## Exercise prompt
The records below should be copied in full, exactly as shown.

[Opening Records for processing section]

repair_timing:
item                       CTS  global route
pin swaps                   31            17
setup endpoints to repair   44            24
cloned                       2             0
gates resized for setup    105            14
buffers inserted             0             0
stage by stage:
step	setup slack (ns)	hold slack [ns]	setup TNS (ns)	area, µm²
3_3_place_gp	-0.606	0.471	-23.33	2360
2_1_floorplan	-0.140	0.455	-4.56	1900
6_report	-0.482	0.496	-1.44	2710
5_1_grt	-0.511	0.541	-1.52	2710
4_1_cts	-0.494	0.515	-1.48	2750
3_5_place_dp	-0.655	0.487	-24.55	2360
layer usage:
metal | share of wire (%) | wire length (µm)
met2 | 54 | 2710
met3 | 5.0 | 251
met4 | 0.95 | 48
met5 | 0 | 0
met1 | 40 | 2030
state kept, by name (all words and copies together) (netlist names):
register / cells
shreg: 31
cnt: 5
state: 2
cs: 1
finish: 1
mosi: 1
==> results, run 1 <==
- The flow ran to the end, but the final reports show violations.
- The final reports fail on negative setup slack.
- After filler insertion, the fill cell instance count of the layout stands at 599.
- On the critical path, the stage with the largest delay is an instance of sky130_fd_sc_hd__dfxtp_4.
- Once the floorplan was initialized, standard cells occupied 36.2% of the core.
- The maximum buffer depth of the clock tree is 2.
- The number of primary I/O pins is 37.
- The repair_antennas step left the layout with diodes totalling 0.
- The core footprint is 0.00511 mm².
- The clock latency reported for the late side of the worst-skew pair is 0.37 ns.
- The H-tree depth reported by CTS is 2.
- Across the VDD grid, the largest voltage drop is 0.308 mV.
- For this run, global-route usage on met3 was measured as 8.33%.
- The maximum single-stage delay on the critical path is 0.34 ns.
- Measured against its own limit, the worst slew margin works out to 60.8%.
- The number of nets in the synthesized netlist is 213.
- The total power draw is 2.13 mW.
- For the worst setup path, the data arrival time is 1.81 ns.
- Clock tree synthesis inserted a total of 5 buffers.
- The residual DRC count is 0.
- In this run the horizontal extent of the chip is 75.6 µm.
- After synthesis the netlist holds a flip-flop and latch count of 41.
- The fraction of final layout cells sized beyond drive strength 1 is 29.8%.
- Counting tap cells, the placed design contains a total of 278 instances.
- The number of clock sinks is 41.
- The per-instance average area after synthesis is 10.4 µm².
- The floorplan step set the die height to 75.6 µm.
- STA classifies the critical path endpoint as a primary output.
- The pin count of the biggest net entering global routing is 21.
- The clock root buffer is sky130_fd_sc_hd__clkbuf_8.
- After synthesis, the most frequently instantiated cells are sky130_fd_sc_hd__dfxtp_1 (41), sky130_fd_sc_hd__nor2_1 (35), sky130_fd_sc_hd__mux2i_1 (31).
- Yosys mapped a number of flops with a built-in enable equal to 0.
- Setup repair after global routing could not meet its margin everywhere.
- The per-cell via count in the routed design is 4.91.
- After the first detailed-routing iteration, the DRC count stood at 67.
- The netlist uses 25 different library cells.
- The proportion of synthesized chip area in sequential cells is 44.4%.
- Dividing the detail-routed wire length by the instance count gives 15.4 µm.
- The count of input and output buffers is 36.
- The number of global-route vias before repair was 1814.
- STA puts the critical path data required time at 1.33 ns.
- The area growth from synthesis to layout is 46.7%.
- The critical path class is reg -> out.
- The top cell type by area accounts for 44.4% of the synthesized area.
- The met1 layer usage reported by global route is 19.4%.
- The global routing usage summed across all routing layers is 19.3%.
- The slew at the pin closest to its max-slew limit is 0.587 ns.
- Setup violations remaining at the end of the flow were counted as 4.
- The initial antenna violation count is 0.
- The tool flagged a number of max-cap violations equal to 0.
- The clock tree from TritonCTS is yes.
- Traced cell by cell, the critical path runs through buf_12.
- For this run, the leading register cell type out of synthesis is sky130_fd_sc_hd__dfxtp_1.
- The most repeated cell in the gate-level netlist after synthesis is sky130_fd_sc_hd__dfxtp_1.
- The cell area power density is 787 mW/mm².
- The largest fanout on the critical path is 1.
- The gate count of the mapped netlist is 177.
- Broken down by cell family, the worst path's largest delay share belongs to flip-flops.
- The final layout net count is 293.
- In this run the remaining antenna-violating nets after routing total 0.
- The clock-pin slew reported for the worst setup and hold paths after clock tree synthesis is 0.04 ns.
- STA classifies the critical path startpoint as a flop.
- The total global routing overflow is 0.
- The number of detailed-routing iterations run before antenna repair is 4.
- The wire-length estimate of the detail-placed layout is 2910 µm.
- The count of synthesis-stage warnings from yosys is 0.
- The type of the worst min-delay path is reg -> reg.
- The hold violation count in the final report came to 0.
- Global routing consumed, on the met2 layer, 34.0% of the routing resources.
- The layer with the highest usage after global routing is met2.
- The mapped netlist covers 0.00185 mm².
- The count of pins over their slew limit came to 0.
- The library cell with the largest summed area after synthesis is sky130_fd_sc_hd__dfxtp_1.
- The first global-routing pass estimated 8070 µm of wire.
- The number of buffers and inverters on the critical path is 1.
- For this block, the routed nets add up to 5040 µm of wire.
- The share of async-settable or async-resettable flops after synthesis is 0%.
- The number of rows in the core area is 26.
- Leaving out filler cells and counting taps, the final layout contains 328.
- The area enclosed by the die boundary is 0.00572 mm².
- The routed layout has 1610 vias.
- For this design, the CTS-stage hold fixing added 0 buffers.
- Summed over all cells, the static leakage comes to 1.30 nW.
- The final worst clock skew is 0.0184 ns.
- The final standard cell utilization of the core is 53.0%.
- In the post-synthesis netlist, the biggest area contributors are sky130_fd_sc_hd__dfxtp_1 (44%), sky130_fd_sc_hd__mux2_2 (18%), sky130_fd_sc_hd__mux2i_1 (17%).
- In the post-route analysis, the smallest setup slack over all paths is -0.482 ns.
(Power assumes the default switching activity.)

[Closing Records for processing section]

## Task result
repair_timing:
item                       CTS  global route
pin swaps                   31            17
setup endpoints to repair   44            24
cloned                       2             0
gates resized for setup    105            14
buffers inserted             0             0
stage by stage:
step	setup slack (ns)	hold slack [ns]	setup TNS (ns)	area, µm²
3_3_place_gp	-0.606	0.471	-23.33	2360
2_1_floorplan	-0.140	0.455	-4.56	1900
6_report	-0.482	0.496	-1.44	2710
5_1_grt	-0.511	0.541	-1.52	2710
4_1_cts	-0.494	0.515	-1.48	2750
3_5_place_dp	-0.655	0.487	-24.55	2360
layer usage:
metal | share of wire (%) | wire length (µm)
met2 | 54 | 2710
met3 | 5.0 | 251
met4 | 0.95 | 48
met5 | 0 | 0
met1 | 40 | 2030
state kept, by name (all words and copies together) (netlist names):
register / cells
shreg: 31
cnt: 5
state: 2
cs: 1
finish: 1
mosi: 1
==> results, run 1 <==
- The flow ran to the end, but the final reports show violations.
- The final reports fail on negative setup slack.
- After filler insertion, the fill cell instance count of the layout stands at 599.
- On the critical path, the stage with the largest delay is an instance of sky130_fd_sc_hd__dfxtp_4.
- Once the floorplan was initialized, standard cells occupied 36.2% of the core.
- The maximum buffer depth of the clock tree is 2.
- The number of primary I/O pins is 37.
- The repair_antennas step left the layout with diodes totalling 0.
- The core footprint is 0.00511 mm².
- The clock latency reported for the late side of the worst-skew pair is 0.37 ns.
- The H-tree depth reported by CTS is 2.
- Across the VDD grid, the largest voltage drop is 0.308 mV.
- For this run, global-route usage on met3 was measured as 8.33%.
- The maximum single-stage delay on the critical path is 0.34 ns.
- Measured against its own limit, the worst slew margin works out to 60.8%.
- The number of nets in the synthesized netlist is 213.
- The total power draw is 2.13 mW.
- For the worst setup path, the data arrival time is 1.81 ns.
- Clock tree synthesis inserted a total of 5 buffers.
- The residual DRC count is 0.
- In this run the horizontal extent of the chip is 75.6 µm.
- After synthesis the netlist holds a flip-flop and latch count of 41.
- The fraction of final layout cells sized beyond drive strength 1 is 29.8%.
- Counting tap cells, the placed design contains a total of 278 instances.
- The number of clock sinks is 41.
- The per-instance average area after synthesis is 10.4 µm².
- The floorplan step set the die height to 75.6 µm.
- STA classifies the critical path endpoint as a primary output.
- The pin count of the biggest net entering global routing is 21.
- The clock root buffer is sky130_fd_sc_hd__clkbuf_8.
- After synthesis, the most frequently instantiated cells are sky130_fd_sc_hd__dfxtp_1 (41), sky130_fd_sc_hd__nor2_1 (35), sky130_fd_sc_hd__mux2i_1 (31).
- Yosys mapped a number of flops with a built-in enable equal to 0.
- Setup repair after global routing could not meet its margin everywhere.
- The per-cell via count in the routed design is 4.91.
- After the first detailed-routing iteration, the DRC count stood at 67.
- The netlist uses 25 different library cells.
- The proportion of synthesized chip area in sequential cells is 44.4%.
- Dividing the detail-routed wire length by the instance count gives 15.4 µm.
- The count of input and output buffers is 36.
- The number of global-route vias before repair was 1814.
- STA puts the critical path data required time at 1.33 ns.
- The area growth from synthesis to layout is 46.7%.
- The critical path class is reg -> out.
- The top cell type by area accounts for 44.4% of the synthesized area.
- The met1 layer usage reported by global route is 19.4%.
- The global routing usage summed across all routing layers is 19.3%.
- The slew at the pin closest to its max-slew limit is 0.587 ns.
- Setup violations remaining at the end of the flow were counted as 4.
- The initial antenna violation count is 0.
- The tool flagged a number of max-cap violations equal to 0.
- The clock tree from TritonCTS is yes.
- Traced cell by cell, the critical path runs through buf_12.
- For this run, the leading register cell type out of synthesis is sky130_fd_sc_hd__dfxtp_1.
- The most repeated cell in the gate-level netlist after synthesis is sky130_fd_sc_hd__dfxtp_1.
- The cell area power density is 787 mW/mm².
- The largest fanout on the critical path is 1.
- The gate count of the mapped netlist is 177.
- Broken down by cell family, the worst path's largest delay share belongs to flip-flops.
- The final layout net count is 293.
- In this run the remaining antenna-violating nets after routing total 0.
- The clock-pin slew reported for the worst setup and hold paths after clock tree synthesis is 0.04 ns.
- STA classifies the critical path startpoint as a flop.
- The total global routing overflow is 0.
- The number of detailed-routing iterations run before antenna repair is 4.
- The wire-length estimate of the detail-placed layout is 2910 µm.
- The count of synthesis-stage warnings from yosys is 0.
- The type of the worst min-delay path is reg -> reg.
- The hold violation count in the final report came to 0.
- Global routing consumed, on the met2 layer, 34.0% of the routing resources.
- The layer with the highest usage after global routing is met2.
- The mapped netlist covers 0.00185 mm².
- The count of pins over their slew limit came to 0.
- The library cell with the largest summed area after synthesis is sky130_fd_sc_hd__dfxtp_1.
- The first global-routing pass estimated 8070 µm of wire.
- The number of buffers and inverters on the critical path is 1.
- For this block, the routed nets add up to 5040 µm of wire.
- The share of async-settable or async-resettable flops after synthesis is 0%.
- The number of rows in the core area is 26.
- Leaving out filler cells and counting taps, the final layout contains 328.
- The area enclosed by the die boundary is 0.00572 mm².
- The routed layout has 1610 vias.
- For this design, the CTS-stage hold fixing added 0 buffers.
- Summed over all cells, the static leakage comes to 1.30 nW.
- The final worst clock skew is 0.0184 ns.
- The final standard cell utilization of the core is 53.0%.
- In the post-synthesis netlist, the biggest area contributors are sky130_fd_sc_hd__dfxtp_1 (44%), sky130_fd_sc_hd__mux2_2 (18%), sky130_fd_sc_hd__mux2i_1 (17%).
- In the post-route analysis, the smallest setup slack over all paths is -0.482 ns.
(Power assumes the default switching activity.)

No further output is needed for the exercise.